Standard parts used in the file of the application can be purchased from market, and can be customized according to the description of the specification and the drawings, the specific connection modes of all parts adopt conventional means such as mature bolts, rivets, welding and the like in the prior art, the machinery, the parts and the equipment adopt conventional models in the prior art, the control mode is controlled automatically by a controller, a control circuit of the controller can be realized by simple programming of a person skilled in the art, the application belongs to common general knowledge in the art, and the application is mainly used for protecting mechanical devices, so the application does not explain the control mode and circuit connection in detail.

While the utility model has been described with reference to preferred embodiments, it is not intended to be limiting. Those skilled in the art will appreciate that various modifications and adaptations can be made without departing from the spirit and scope of the present utility model.
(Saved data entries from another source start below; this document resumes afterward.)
--- src/verilog/layerRegs.sv ---
`timescale 1ns/100ps

module layerRegs (
	input logic clk,
	input logic reset,
	input nnPkg::apbAddr_t paddr,
	input logic psel,
	input logic penable,
	input logic pwrite,
	input nnPkg::apbData_t pwdata,
	output nnPkg::apbData_t prdata,
	output logic pready,
	output logic pslverr,
	input logic busy,
	input logic done,
	output logic start,
	output logic paramWe,
	output nnPkg::apbAddr_t paramAddr,
	output nnPkg::weight_t paramWdata,
	input nnPkg::weight_t paramRdata,
	input nnPkg::activation_t result,
	output nnPkg::neuronIdx_t readSel
);
	import nnPkg::*;

	logic setupPhase;
	logic accessPhase;
	logic aligned;
	logic ctrlHit;
	logic statusHit;
	logic paramHit;
	logic resultHit;
	logic hitCtrl;
	logic hitStatus;
	logic hitParam;
	logic hitResult;
	logic mapped;
	logic writeErr;

	assign setupPhase = psel && !penable;
	assign accessPhase = psel && penable;

	// ------------------------------
	// address decode
	assign aligned = (paddr[1:0] == 2'b00);
	assign ctrlHit = (paddr == ADDR_CTRL);
	assign statusHit = (paddr == ADDR_STATUS);
	assign paramHit = aligned && (inRegion(paddr, BASE_INPUT, NUM_INPUTS)
		|| inRegion(paddr, BASE_BIAS, NUM_NEURONS) || isWeightAddr(paddr));
	assign resultHit = aligned && inRegion(paddr, BASE_RESULT, NUM_NEURONS);

	assign readSel = neuronIdx_t'(regionIdx(paddr, BASE_RESULT));

	// decode and read data are captured in setup, address is stable through access
	always_ff @(posedge clk)
	begin
		if (reset)
		begin
			hitCtrl <= 1'b0;
			hitStatus <= 1'b0;
			hitParam <= 1'b0;
			hitResult <= 1'b0;
		end
		else if (setupPhase)
		begin
			hitCtrl <= ctrlHit;
			hitStatus <= statusHit;
			hitParam <= paramHit;
			hitResult <= resultHit;
		end
	end

	always_ff @(posedge clk)
	begin
		if (setupPhase)
		begin
			if (statusHit)
				prdata <= {30'b0, done, busy};
			else if (paramHit)
				prdata <= {{24{paramRdata[7]}}, paramRdata};	// sign extend
			else if (resultHit)
				prdata <= {{24{result[7]}}, result};
			else
				prdata <= '0;	// ctrl reads back zero
		end
	end

	// ------------------------------
	// access phase response
	assign mapped = hitCtrl || hitStatus || hitParam || hitResult;
	assign writeErr = pwrite && (hitStatus || hitResult || (hitParam && busy)
		|| (hitCtrl && pwdata[0] && busy));

	assign pready = 1'b1;
	assign pslverr = accessPhase && (!mapped || writeErr);

	assign start = accessPhase && pwrite && hitCtrl && pwdata[0] && !busy;
	assign paramWe = accessPhase && pwrite && hitParam && !busy;
	assign paramAddr = paddr;
	assign paramWdata = pwdata[7:0];

endmodule
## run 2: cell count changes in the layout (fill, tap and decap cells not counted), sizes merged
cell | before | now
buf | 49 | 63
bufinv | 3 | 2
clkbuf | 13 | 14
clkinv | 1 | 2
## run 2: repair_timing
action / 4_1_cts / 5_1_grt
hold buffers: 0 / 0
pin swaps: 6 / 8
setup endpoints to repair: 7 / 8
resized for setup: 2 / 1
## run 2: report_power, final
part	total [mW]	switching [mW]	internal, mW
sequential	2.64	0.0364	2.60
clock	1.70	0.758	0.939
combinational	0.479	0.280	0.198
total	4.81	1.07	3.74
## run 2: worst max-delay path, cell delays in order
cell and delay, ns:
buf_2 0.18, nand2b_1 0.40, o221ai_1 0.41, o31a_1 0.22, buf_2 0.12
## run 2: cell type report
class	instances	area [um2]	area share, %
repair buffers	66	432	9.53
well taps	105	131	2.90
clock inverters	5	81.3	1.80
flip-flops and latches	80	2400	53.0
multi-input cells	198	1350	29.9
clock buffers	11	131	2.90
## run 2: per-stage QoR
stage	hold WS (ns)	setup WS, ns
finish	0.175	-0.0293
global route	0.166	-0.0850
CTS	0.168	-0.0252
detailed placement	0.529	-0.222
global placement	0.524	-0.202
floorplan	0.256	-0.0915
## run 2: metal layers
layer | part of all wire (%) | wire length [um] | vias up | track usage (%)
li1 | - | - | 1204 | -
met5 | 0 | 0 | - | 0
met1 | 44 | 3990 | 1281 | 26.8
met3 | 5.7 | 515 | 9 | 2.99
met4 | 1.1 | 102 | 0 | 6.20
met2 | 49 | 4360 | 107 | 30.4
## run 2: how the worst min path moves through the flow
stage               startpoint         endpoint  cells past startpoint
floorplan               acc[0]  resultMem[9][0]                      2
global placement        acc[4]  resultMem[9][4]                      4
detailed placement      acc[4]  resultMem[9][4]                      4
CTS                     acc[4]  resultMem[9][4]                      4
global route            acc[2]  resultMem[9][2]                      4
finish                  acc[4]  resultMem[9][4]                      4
$ cat src/verilog/nnPkg.sv
package nnPkg;

	// ------------------------------
	// datapath widths
	typedef logic signed [7:0] activation_t;
	typedef logic signed [7:0] weight_t;
	typedef logic signed [15:0] product_t;
	typedef logic signed [19:0] accum_t;	// 30 * 128 * 128 + 128 fits in 20 bits
	typedef logic [3:0] neuronIdx_t;
	typedef logic [4:0] inputIdx_t;
	typedef logic [11:0] apbAddr_t;
	typedef logic [31:0] apbData_t;

	localparam int NUM_NEURONS = 10;
	localparam int NUM_INPUTS = 30;
	localparam int ACT_MAX = 127;

	// ------------------------------
	// address map
	localparam apbAddr_t ADDR_CTRL = 12'h000;
	localparam apbAddr_t ADDR_STATUS = 12'h004;
	localparam apbAddr_t BASE_INPUT = 12'h100;
	localparam apbAddr_t BASE_BIAS = 12'h200;
	localparam apbAddr_t BASE_RESULT = 12'h300;
	localparam apbAddr_t BASE_WEIGHT = 12'h400;
	localparam int WEIGHT_STRIDE = 32;	// words per weight row

	typedef enum logic [2:0] {IDLE, BIAS, MAC, STORE, FINISH} ctrlState_t;

	// true when a falls inside a region of the given number of words
	function automatic logic inRegion(apbAddr_t a, apbAddr_t base, int words);
		return (int'(a) >= int'(base)) && (int'(a) < int'(base) + 4 * words);
	endfunction

	// word index within a flat region
	function automatic inputIdx_t regionIdx(apbAddr_t a, apbAddr_t base);
		apbAddr_t off;
		off = a - base;
		return off[6:2];
	endfunction

	function automatic neuronIdx_t weightRow(apbAddr_t a);
		apbAddr_t off;
		off = a - BASE_WEIGHT;
		return off[10:7];	// 32 word stride
	endfunction

	function automatic inputIdx_t weightCol(apbAddr_t a);
		apbAddr_t off;
		off = a - BASE_WEIGHT;
		return off[6:2];
	endfunction

	// columns 30 and 31 of each row are holes
	function automatic logic isWeightAddr(apbAddr_t a);
		return inRegion(a, BASE_WEIGHT, NUM_NEURONS * WEIGHT_STRIDE)
			&& (int'(weightCol(a)) < NUM_INPUTS);
	endfunction

endpackage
Accordingly, the scope of the utility model is defined by the appended claims.

Claims (6)

1. Energy storage power station gas fire extinguishing apparatus, including energy storage cabinet (1), its characterized in that: one side of energy storage cabinet (1) is provided with fire extinguishing component (2), spray subassembly (3) are installed at the top of energy storage cabinet (1) inner chamber, energy storage cabinet (1) and spray subassembly (3) are used for putting out a fire, the surface of fire extinguishing component (2) is provided with fire control controller (4), fire control controller (4) are used for controlling fire extinguishing component (2) and start, the top of energy storage cabinet (1) inner chamber still is provided with monitoring component (5), monitoring component (5) are used for fire monitoring, alarm component (6) are installed at the top of energy storage cabinet (1), alarm component (6) are used for sending early warning information.

2. The energy storage power station gas fire suppression apparatus of claim 1, wherein: the fire extinguishing assembly (2) comprises a box body (21), a fire extinguisher (22), a communicating pipe (23) and a first electromagnetic valve (24), wherein the box body (21) is fixedly connected with the energy storage cabinet (1), and the fire extinguisher (22), the communicating pipe (23) and the first electromagnetic valve (24) are all installed in the inner cavity of the box body (21).
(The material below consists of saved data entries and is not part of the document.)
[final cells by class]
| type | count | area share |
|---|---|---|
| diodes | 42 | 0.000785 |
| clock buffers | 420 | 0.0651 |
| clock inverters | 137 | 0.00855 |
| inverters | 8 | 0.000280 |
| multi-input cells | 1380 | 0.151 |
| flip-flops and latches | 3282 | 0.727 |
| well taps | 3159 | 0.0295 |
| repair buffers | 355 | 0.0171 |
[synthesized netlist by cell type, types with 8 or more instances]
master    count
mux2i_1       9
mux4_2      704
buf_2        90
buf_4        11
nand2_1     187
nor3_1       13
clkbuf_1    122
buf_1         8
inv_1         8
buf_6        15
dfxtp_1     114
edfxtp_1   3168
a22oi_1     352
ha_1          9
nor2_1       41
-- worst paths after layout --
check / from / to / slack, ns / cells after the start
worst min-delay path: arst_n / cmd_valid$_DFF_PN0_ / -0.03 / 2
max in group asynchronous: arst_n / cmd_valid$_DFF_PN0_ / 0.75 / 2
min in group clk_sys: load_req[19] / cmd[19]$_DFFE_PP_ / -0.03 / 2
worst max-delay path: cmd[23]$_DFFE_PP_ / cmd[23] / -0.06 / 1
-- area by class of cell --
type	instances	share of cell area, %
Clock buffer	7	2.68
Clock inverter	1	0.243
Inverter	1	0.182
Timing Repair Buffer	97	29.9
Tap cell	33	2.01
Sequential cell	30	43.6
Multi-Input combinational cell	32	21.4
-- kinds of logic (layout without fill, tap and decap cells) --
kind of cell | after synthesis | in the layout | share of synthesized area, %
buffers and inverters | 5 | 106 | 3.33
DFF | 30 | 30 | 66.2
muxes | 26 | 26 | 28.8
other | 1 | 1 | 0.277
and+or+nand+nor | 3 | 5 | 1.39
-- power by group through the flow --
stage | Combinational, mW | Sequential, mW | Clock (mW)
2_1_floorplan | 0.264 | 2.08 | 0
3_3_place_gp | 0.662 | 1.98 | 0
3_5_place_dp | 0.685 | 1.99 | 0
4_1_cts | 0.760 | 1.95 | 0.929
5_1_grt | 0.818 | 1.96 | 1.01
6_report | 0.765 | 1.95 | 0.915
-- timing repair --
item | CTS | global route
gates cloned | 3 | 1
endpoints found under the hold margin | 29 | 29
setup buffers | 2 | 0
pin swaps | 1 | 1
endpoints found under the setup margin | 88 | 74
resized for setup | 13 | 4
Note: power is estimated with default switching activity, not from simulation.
[src/verilog/bbc_mem_macros.svh]
`ifndef BBC_MEM_MACROS_SVH
`define BBC_MEM_MACROS_SVH

// ============================================================
// memory geometry
// ============================================================

// core address, top bit picks the ram half
`define BBC_ADDR_W 19
// physical rom address as seen by the loader
`define BBC_LOAD_ADDR_W 18
`define BBC_DATA_W 8

// 16 KiB banks
`define BBC_BANK_LSB 14

// 14 slots of 16 KiB
`define BBC_ROM_SLOTS 14
`define BBC_ROM_BYTES 229376
`define BBC_RAM_BYTES 212992

`endif

[src/verilog/bbc_bus_pkg.sv]
`include "bbc_mem_macros.svh"

package bbc_bus_pkg;

	// arbitrated command kinds
	typedef enum logic [1:0] {
		CMD_READ  = 2'd0,
		CMD_WRITE = 2'd1,
		CMD_LOAD  = 2'd2
	} cmd_op_e;

	// core side request, logical address
	typedef struct packed {
		logic [`BBC_ADDR_W-1:0] addr;
		logic                   we;
		logic [`BBC_DATA_W-1:0] wdata;
	} mem_req_t;

	// loader write, physical rom address
	typedef struct packed {
		logic [`BBC_LOAD_ADDR_W-1:0] addr;
		logic [`BBC_DATA_W-1:0]      data;
	} load_req_t;

	// one command into the store
	typedef struct packed {
		cmd_op_e                op;
		logic [`BBC_ADDR_W-1:0] addr;
		logic [`BBC_DATA_W-1:0] data;
	} mem_cmd_t;

	// read data back to the core
	typedef struct packed {
		logic [`BBC_DATA_W-1:0] rdata;
	} mem_rsp_t;

endpackage

[src/verilog/bbc_rom_pkg.sv]
`include "bbc_mem_macros.svh"

package bbc_rom_pkg;

	// width of a physical slot number
	localparam int ROM_SLOT_W = $clog2(`BBC_ROM_SLOTS);

	// machine model, latched while loading
	typedef enum logic {
		MODEL_B      = 1'b0,
		MODEL_MASTER = 1'b1
	} model_e;

	// ============================================================
	// physical rom slots, in load image order
	// ============================================================

	typedef enum logic [ROM_SLOT_W-1:0] {
		// model b set
		IMG_OS12       = 4'd0,
		IMG_SWMMFS     = 4'd1,
		IMG_RAM_MASTER = 4'd2,
		IMG_BASIC2     = 4'd3,
		// master 128 set
		IMG_ADFS157    = 4'd4,
		IMG_MAMMFS     = 4'd5,
		IMG_MOS        = 4'd6,
		IMG_DFS        = 4'd7,
		IMG_VIEWSHT    = 4'd8,
		IMG_EDIT       = 4'd9,
		IMG_BASIC4     = 4'd10,
		IMG_ADFS       = 4'd11,
		IMG_VIEW       = 4'd12,
		IMG_TERMINAL   = 4'd13
	} rom_image_e;

	// slots 14 and 15 never hold an image
	// the bank map reports those banks as misses

endpackage

[src/verilog/rom_bank_map.sv]
`timescale 1ns/1ps
`include "bbc_mem_macros.svh"

module rom_bank_map
	import bbc_bus_pkg::*;
	import bbc_rom_pkg::*;
(
	input  logic       clk_sys,
	input  logic       arst_n,
	input  logic       cmd_valid,
	input  mem_cmd_t   cmd,
	input  model_e     model_sel,
	output rom_image_e slot,
	output logic       slot_hit
);

	model_e     model_q;
	logic [3:0] bank;

	// ============================================================
	// model register
	// ============================================================

	// captured during loading only
	always_ff @(posedge clk_sys or negedge arst_n) begin
		if (!arst_n) begin
			model_q <= MODEL_B;
		end else if (cmd_valid && cmd.op == CMD_LOAD) begin
			model_q <= model_sel;
		end
	end

	// logical bank, addr 17..14
	assign bank = cmd.addr[`BBC_BANK_LSB+3:`BBC_BANK_LSB];

	// ============================================================
	// bank to slot lookup
	// ============================================================

	always_comb begin
		slot     = IMG_OS12;
		slot_hit = 1'b1;
		case ({model_q, bank})
			// model b
			{MODEL_B, 4'd4}:       slot = IMG_OS12;
			{MODEL_B, 4'd8}:       slot = IMG_SWMMFS;
			{MODEL_B, 4'd14}:      slot = IMG_RAM_MASTER;
			{MODEL_B, 4'd15}:      slot = IMG_BASIC2;
			// master 128
			{MODEL_MASTER, 4'd2}:  slot = IMG_ADFS157;
			{MODEL_MASTER, 4'd3}:  slot = IMG_MAMMFS;
			{MODEL_MASTER, 4'd4}:  slot = IMG_MOS;
			{MODEL_MASTER, 4'd9}:  slot = IMG_DFS;
			{MODEL_MASTER, 4'd10}: slot = IMG_VIEWSHT;
			{MODEL_MASTER, 4'd11}: slot = IMG_EDIT;
			{MODEL_MASTER, 4'd12}: slot = IMG_BASIC4;
			{MODEL_MASTER, 4'd13}: slot = IMG_ADFS;
			{MODEL_MASTER, 4'd14}: slot = IMG_VIEW;
			{MODEL_MASTER, 4'd15}: slot = IMG_TERMINAL;
			// empty socket
			default: begin
				slot     = IMG_OS12;
				slot_hit = 1'b0;
			end
		endcase
	end

endmodule

[config.mk]
export PLATFORM = sky130hd
export DESIGN_NAME = rom_bank_map
export DESIGN_NICKNAME = d
export VERILOG_FILES = /design/src/verilog/bbc_bus_pkg.sv /design/src/verilog/bbc_rom_pkg.sv /design/src/verilog/rom_bank_map.sv
export VERILOG_INCLUDE_DIRS = /design/src /design/src/verilog
export SDC_FILE = /design/constraint.sdc
export NUM_CORES = 1
export LEC_CHECK = 0
export BUFFER_PORTS_ARGS = -buffer_cell sky130_fd_sc_hd__buf_2
export CAP_MARGIN = 20
export CORE_AREA = 4 4 41 43
export CTS_BUF_LIST = sky130_fd_sc_hd__clkbuf_16
export DETAILED_ROUTE_END_ITERATION = 6
export DIE_AREA = 0 0 45 47
export HOLD_SLACK_MARGIN = 0.08
export PLACE_DENSITY = 0.6
export SLEW_MARGIN = 5
export SYNTH_ARGS = -nofsm -noshare
export SYNTH_HDL_FRONTEND = slang
export SYNTH_SLANG_ARGS = --single-unit
[constraint.sdc]
create_clock -name clk_sys -period 1.7 [get_ports clk_sys]
set_input_delay 0.085 -clock clk_sys [delete_from_list [all_inputs] [get_ports clk_sys]]
set_output_delay 0.085 -clock clk_sys [all_outputs]
set_load 0.03 [all_outputs]
==> flow_summary_export.csv <==
group,metric,value,unit
layout,drive_gt1_frac,0.439,
timing,worst_slew_pin_slew,0.238,ns
grt,grt_pass1_vias,227,
setup_path,required,1.62,ns
power,peakVddDrop,229,uV
grt,grt-ovfl-total,0,
power,p_comb_frac,0.733,
setup_path,crit_arrival,1.12,ns
logic_synthesis,synth.area.top_cells,"mux2_2, dfrtp_1, o21ai_0",
power,cellLeakagePower,0.148,nW
timing,hold_viol,0,
route,routed_wl,553,microns
setup_path,cp-end-kind,"primary output",
cts,insertion_delay,0,ns
power,switching_power,0.0000712,W
floorplan,core_area,1300,sq um
logic_synthesis,synth-seq-cells,1,
route,viasPerCell,4.38,
setup_path,crit_type,"reg -> out",
setup_path,cp_slowest_cell,"dfrtp_1",
setup_path,path_cells,"nor3b_1 > o21ai_0 > nand3_1 > buf_2",
grt,grt_pass1_wl,910,microns
floorplan,die_y,47,microns
logic_synthesis,ys.flop_type,"dfrtp_1",
logic_synthesis,synth_area_per_cell,7.09,sq um
timing,final_max_slew_viol_count,0,
logic_synthesis,synth_commonest_cells,"nand2_1, mux2_2, o21ai_0",
logic_synthesis,async_reset_ff_frac,1.00,
logic_synthesis,synth.largest_area_cell,"mux2_2",
cts,cts_setup_buffers,0,
logic_synthesis,yosys.cell_count.top_type,"nand2_1",
floorplan,rows,13,
setup_path,start_kind,"register",
placed_design,portBuffers,14,
logic_synthesis,synth_cell_types,17,
setup_path,worst_path_largest_cell_delay,0.44,ns
route,first_pass_iters,4,
grt,antenna_found_initial,0,
floorplan,dieArea,2120,sq um
logic_synthesis,yosysWarnings,0,
logic_synthesis,synth_top_area_frac,0.176,
timing,post-route-period-util,0.706,
route,wl_per_cell,9.88,microns
grt,groute.usage.overall,0.0544,
layout,top_register,"model_q",
power,clockPowerShare,0,
timing,min_period,1.20,ns
logic_synthesis,synth.cell_area,191,sq um
placed_design,gp_congestion,0.687,
logic_synthesis,synthCells,27,
layout,antenna_cells,0,
layout,fin_util,0.220,
timing,setup_viol,0,
timing,fin_skew,0,ns
setup_path,path_max_fanout,9,
run,cap_violations,0,
timing,max_freq,833,MHz
setup_path,critical-path-top-delay-family,"flip-flops",
worst_hold_path,hold_class,"in -> reg",
timing,rsz0062_at_grt,"false",
power,p_int,0.0000721,W
logic_synthesis,synth_edf_count,0,
grt,grt_max_degree,10,
timing,tns,0,ns
power,pwr-share-seq,0.267,
setup_path,crit_buf_inv,1,
layout,largest_reg_flops,1,
layout,nets,76,
floorplan,initial_core_util,0.147,
route,vias,245,
timing,hold_ws,0.321,ns
route,drtAntennaViolNets,0,
power,switching_share,0.497,
cts,clk_pin_slew,0,ns
logic_synthesis,ys_seq_area_frac,0.131,
route,drt_iter0_drc,5,
route,drc,0,
floorplan,fp.dieW,45,microns
placed_design,dp_hpwl,434,microns
logic_synthesis,syn_nets,60,
floorplan,ios,38,
cts,cts.repair.resized,0,
layout,top_regs,"model_q: 1 flops",
outcome,status,"completed",
power,powerDensity,500,nW/um^2
layout,synthToLayoutAreaGrowth,49.7,%
timing,maxSlewHeadroom,0.841,
stage by stage:
stage	worst slack [ns]	instance area (sq um)	std cells	total power, W
5_1_grt	0.401	287	56	0.000157
6_report	0.499	287	56	0.000143
2_1_floorplan	0.351	191	27	0.000108
3_5_place_dp	0.489	277	55	0.000143
3_3_place_gp	0.487	277	55	0.000142
4_1_cts	0.490	287	56	0.000144
worst paths after layout:
check	startpoint	endpoint	depth (start not counted)	slack, ns
worst max-delay path	model_q	slot_hit	4	0.50
worst min-delay path	model_sel	model_q	2	0.32
worst max register to register	model_q	model_q	1	0.85
worst min register to register	model_q	model_q	1	0.68
max in group asynchronous	arst_n	model_q	2	1.20
min in group asynchronous	arst_n	model_q	2	0.41
final cells by class:
type | instances | area, sq um
fill | 150 | 1010
tap | 15 | 18.8
timing repair buffer | 15 | 80.1
multi-input combinational | 25 | 163
sequential | 1 | 25.0
cell families after synthesis:
kind of cell / count (synthesis) / share of synthesized area
flops: 1 / 0.131
simple gates: 15 / 0.431
compound gates: 7 / 0.242
buf+inv: 1 / 0.0196
mux: 3 / 0.176
placed cells by master (no fill, tap or decap), drive strengths merged:
cell / count
nand4b: 1
mux2: 3
o21ai: 3
nand2: 4
nor2b: 3
nand3: 2
a21oi: 1
and2: 1
buf: 14
a31oi: 1
dlygate4sd3: 1
nor2: 2
o311a: 1
nor3b: 1
and3: 1
o211a: 1
dfrtp: 1
power by group through the flow:
stage | sequential, W | clock [W] | combinational, W
after floorplan | 0.0000294 | 0 | 0.0000781
final | 0.0000383 | 0 | 0.000105
after global placement | 0.0000383 | 0 | 0.000103
after global routing | 0.0000407 | 0 | 0.000116
after detailed placement | 0.0000386 | 0 | 0.000104
after CTS | 0.0000385 | 0 | 0.000106
repair_timing:
item | in CTS | in global routing
setup endpoints to repair | 0 | 0
hold buffers | 1 | 0
hold endpoints to repair | 1 | 0
metal layers:
| metal | track usage | vias to the layer above | part of all wire |
|---|---|---|---|
| li1 | - | 128 | - |
| met5 | 0 | - | 0 |
| met3 | 0.00766 | 0 | 0.087 |
| met1 | 0.0790 | 108 | 0.49 |
| met4 | 0 | 0 | 0 |
| met2 | 0.0904 | 9 | 0.43 |
(Power assumes the default switching activity.)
3. The energy storage power station gas fire suppression apparatus of claim 2, wherein: one end of the first electromagnetic valve (24) is communicated with the output end of the fire extinguisher (22), the other end of the first electromagnetic valve (24) is communicated with the communicating pipe (23), and the other end of the communicating pipe (23) penetrates through the inner cavity of the energy storage cabinet (1).

4. The energy storage power station gas fire suppression apparatus of claim 1, wherein: the spraying assembly (3) comprises a shunt tube (31), a spray head (32) and a second electromagnetic valve (33), one end of the shunt tube (31) is communicated with one end of a communicating pipe (23) located in an inner cavity of the energy storage cabinet (1), one end of the spray head (32) is communicated with the second electromagnetic valve (33), and one end of the second electromagnetic valve (33) away from the spray head (32) is communicated with the shunt tube (31).

5. The energy storage power station gas fire suppression apparatus of claim 1, wherein: the monitoring assembly (5) comprises a smoke detector (51) and a temperature detector (52), wherein the smoke detector (51) is used for the temperature detector (52) to be installed at the top of the inner cavity of the energy storage cabinet (1).

6. The energy storage power station gas fire suppression apparatus of claim 5, wherein: the output ends of the smoke detector (51) and the temperature detector (52) are electrically connected with the input end of the fire control controller (4), and the output end of the fire control controller (4) is electrically connected with the input ends of the first electromagnetic valve (24), the second electromagnetic valve (33) and the alarm component (6) respectively.